Growth rose for the fourth consecutive quarter ending Sept. 30, after a COVID-19-induced recession. Inflation fell for the seventh straight month in October, less than a week before the central bank makes a decision on interest rates.
“The prospect of full recovery is glaring … provided we sustain the performance,” Simon Harry, head of National Bureau of Statistics said.
Nigeria had been grappling with low growth before the COVID-19 pandemic triggered a recession and created large financing gaps, including dollar shortages and inflation.
It has relied on ad-hoc measures to maintain external liquidity, Fitch said on Monday, with recent dollar loans helping to boost reserves. A renewed downturn in oil prices and a reserves depletion would be negative for ratings, it said.
Rising oil prices, Nigeria’s main export, have also helped.
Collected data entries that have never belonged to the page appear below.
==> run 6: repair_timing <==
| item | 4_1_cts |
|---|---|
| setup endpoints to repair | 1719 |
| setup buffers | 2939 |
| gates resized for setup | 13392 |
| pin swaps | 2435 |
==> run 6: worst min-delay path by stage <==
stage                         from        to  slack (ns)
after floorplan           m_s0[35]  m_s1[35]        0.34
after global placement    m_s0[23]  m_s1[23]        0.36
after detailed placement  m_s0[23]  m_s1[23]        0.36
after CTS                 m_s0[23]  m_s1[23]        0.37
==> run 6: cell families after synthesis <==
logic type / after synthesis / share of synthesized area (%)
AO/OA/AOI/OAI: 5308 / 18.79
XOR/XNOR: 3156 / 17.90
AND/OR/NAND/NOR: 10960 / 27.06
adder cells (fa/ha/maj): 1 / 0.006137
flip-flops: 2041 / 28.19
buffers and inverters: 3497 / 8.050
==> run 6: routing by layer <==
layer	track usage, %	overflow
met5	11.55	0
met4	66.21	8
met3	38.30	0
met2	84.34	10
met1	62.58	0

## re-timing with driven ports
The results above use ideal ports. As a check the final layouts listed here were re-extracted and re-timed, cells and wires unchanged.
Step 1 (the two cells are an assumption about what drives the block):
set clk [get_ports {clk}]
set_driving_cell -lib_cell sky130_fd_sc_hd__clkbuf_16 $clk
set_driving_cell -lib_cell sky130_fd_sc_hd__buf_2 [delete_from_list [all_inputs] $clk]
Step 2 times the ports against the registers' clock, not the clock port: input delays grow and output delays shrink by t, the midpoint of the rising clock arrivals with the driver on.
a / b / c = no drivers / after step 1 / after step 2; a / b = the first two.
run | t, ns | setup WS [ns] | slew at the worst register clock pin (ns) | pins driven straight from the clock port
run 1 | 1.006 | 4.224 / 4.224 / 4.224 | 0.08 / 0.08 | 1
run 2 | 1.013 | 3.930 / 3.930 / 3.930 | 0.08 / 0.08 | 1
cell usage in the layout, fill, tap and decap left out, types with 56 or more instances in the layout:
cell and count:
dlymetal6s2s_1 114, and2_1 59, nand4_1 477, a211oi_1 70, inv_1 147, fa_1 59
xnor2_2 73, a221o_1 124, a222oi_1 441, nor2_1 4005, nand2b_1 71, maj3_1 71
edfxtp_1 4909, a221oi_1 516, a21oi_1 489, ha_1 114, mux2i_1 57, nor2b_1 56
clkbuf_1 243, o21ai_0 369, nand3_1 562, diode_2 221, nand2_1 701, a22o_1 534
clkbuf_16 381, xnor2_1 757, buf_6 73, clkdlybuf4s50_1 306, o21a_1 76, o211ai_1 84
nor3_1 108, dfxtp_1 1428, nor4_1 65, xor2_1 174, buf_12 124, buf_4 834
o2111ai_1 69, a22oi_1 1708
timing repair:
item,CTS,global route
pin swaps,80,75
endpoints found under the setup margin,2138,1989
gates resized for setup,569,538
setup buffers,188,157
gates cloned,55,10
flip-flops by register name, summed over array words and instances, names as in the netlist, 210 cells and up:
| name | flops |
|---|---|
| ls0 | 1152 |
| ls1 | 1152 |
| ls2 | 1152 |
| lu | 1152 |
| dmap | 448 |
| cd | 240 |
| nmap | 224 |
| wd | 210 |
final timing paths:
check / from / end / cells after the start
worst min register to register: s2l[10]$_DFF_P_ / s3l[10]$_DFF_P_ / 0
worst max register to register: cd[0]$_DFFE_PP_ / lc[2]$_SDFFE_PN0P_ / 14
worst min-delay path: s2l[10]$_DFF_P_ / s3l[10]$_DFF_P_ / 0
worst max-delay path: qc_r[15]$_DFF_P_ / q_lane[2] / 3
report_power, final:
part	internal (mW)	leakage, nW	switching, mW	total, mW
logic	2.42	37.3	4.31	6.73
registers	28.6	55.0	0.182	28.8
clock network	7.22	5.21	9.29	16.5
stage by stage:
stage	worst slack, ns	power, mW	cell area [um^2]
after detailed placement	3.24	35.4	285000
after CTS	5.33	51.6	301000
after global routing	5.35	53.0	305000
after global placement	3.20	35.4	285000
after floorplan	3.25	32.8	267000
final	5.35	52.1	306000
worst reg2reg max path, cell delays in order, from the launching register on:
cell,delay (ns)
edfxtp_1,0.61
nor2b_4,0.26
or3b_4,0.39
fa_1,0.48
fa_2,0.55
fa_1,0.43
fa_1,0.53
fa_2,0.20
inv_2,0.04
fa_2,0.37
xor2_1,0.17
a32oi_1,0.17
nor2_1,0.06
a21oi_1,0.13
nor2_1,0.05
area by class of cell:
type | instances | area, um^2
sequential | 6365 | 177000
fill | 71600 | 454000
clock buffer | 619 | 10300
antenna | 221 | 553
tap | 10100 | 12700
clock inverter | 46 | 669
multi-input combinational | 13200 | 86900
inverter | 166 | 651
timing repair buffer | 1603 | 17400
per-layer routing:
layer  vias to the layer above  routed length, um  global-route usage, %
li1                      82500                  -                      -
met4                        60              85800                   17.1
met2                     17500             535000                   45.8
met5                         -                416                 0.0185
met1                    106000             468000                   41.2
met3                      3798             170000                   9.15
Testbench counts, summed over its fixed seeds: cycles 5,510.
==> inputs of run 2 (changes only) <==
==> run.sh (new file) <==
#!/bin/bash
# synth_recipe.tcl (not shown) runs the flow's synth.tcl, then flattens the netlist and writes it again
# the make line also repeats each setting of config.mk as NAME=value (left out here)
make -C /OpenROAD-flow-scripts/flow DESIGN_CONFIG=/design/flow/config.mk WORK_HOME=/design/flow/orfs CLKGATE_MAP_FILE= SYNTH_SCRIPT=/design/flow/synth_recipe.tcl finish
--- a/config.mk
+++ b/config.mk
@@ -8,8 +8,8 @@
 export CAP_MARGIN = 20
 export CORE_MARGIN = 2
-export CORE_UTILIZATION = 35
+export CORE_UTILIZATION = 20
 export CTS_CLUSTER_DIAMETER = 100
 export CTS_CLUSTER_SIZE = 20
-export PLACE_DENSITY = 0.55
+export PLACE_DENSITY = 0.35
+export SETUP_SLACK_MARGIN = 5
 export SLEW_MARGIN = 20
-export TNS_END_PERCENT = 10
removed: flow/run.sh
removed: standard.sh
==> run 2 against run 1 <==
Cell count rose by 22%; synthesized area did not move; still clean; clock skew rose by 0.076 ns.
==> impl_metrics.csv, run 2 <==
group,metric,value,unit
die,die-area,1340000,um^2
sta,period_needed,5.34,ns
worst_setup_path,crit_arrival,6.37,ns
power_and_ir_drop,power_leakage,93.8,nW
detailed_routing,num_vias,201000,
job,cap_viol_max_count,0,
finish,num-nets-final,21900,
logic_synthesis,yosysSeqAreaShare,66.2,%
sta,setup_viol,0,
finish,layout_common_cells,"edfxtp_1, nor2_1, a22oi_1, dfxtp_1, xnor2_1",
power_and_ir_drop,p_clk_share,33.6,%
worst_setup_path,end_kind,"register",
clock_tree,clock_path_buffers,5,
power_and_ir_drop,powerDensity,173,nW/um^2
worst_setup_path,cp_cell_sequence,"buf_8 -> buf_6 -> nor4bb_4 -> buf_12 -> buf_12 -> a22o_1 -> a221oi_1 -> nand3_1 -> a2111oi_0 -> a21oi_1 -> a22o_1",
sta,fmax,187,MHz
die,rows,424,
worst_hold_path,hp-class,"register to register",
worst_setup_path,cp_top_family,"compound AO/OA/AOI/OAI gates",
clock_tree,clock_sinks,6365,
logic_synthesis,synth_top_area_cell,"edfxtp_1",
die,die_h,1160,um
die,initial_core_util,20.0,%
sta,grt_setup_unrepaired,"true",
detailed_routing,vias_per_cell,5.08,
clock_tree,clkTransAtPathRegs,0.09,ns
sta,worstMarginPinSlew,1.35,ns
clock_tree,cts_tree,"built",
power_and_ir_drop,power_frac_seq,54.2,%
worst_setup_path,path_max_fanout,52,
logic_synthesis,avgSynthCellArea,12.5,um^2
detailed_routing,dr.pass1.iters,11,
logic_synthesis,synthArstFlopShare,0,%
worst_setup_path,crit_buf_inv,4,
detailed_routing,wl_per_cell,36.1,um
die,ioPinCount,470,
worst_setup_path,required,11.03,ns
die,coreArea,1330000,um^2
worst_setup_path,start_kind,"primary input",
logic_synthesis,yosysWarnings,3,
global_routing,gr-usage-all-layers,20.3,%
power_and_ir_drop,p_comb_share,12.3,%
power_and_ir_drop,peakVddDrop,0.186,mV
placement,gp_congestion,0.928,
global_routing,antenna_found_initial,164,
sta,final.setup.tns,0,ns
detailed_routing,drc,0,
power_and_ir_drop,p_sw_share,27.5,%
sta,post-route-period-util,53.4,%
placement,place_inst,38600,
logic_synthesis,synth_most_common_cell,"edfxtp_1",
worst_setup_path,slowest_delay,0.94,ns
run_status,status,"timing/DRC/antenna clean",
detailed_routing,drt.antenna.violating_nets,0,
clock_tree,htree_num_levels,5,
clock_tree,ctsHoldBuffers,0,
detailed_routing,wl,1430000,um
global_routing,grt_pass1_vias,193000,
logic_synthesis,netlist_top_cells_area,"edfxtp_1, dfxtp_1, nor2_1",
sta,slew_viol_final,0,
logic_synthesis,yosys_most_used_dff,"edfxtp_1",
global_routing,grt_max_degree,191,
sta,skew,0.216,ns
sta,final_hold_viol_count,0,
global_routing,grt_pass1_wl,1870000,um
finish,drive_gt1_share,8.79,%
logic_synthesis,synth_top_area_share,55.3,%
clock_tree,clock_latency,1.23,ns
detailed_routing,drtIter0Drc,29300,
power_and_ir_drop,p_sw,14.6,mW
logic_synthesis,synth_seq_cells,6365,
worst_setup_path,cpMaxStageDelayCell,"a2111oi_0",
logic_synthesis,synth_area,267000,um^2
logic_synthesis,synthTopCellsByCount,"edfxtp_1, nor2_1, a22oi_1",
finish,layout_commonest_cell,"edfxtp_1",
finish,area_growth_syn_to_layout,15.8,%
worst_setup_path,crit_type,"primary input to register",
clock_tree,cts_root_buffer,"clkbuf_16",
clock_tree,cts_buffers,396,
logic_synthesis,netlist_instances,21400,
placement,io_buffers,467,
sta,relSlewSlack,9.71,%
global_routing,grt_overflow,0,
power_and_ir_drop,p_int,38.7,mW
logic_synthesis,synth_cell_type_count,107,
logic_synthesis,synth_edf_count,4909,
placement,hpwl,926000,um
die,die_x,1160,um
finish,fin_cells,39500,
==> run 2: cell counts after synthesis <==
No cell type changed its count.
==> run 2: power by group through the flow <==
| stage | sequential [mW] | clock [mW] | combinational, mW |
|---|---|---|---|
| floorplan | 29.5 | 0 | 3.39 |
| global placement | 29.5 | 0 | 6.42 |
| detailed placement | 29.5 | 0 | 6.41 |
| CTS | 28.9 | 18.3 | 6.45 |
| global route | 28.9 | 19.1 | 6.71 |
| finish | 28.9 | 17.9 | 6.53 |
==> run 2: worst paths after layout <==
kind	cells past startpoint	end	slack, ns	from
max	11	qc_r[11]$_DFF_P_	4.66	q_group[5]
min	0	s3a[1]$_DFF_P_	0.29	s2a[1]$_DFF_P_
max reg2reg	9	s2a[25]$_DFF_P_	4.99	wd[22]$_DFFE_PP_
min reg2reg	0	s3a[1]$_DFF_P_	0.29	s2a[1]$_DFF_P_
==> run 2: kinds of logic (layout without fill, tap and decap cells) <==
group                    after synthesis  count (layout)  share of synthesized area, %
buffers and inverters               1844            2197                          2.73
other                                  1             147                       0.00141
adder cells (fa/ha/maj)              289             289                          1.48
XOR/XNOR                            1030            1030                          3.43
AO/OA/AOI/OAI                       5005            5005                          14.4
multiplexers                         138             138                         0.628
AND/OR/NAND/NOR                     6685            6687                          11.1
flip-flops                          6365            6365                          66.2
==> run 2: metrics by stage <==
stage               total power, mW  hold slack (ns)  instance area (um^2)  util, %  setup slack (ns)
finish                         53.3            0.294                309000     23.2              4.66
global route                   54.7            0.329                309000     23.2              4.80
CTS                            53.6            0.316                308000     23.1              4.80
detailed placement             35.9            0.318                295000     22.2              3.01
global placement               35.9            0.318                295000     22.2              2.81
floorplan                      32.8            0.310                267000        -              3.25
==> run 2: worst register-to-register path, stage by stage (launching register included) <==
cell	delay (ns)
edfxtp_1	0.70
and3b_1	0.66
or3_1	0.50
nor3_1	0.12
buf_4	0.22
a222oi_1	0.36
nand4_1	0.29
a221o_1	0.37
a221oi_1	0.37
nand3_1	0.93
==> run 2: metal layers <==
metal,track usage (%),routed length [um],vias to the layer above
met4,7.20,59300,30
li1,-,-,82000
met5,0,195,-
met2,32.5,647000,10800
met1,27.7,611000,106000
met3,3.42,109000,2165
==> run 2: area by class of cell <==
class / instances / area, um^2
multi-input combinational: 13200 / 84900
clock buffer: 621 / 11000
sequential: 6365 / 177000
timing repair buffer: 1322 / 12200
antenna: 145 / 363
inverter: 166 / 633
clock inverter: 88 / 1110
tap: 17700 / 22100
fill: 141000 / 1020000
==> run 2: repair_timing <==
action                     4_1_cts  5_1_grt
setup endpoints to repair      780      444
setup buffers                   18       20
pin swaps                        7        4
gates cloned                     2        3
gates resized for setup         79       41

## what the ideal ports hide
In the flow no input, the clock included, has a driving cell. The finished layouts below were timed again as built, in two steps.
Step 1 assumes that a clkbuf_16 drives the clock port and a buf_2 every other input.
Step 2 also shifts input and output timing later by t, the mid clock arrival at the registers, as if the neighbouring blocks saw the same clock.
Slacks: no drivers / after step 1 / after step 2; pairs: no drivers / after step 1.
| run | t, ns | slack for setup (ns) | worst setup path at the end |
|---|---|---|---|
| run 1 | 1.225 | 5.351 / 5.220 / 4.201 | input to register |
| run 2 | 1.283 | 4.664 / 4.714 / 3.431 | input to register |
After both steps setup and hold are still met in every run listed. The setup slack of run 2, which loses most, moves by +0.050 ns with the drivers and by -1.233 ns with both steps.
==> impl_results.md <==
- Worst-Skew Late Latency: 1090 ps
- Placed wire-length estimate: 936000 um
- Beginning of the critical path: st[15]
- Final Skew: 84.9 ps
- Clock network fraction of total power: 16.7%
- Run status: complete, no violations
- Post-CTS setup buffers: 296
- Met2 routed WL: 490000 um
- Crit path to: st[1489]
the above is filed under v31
Production of oil, which accounts for around two-thirds of Nigerian government revenue and 90% of its foreign exchange reserves, dropped to 1.57 million barrels per day in the third quarter.
The World Bank has said Nigeria’s growth lags the rest of sub-Saharan Africa. Its economy is estimated to grow up to 3% this year, with increased vaccinations against coronavirus.
Africa’s most-populous country has a goal to vaccinate more than half of its 200 million population to reach herd immunity. To date, only 2.9% of those eligible to get vaccines have been inoculated.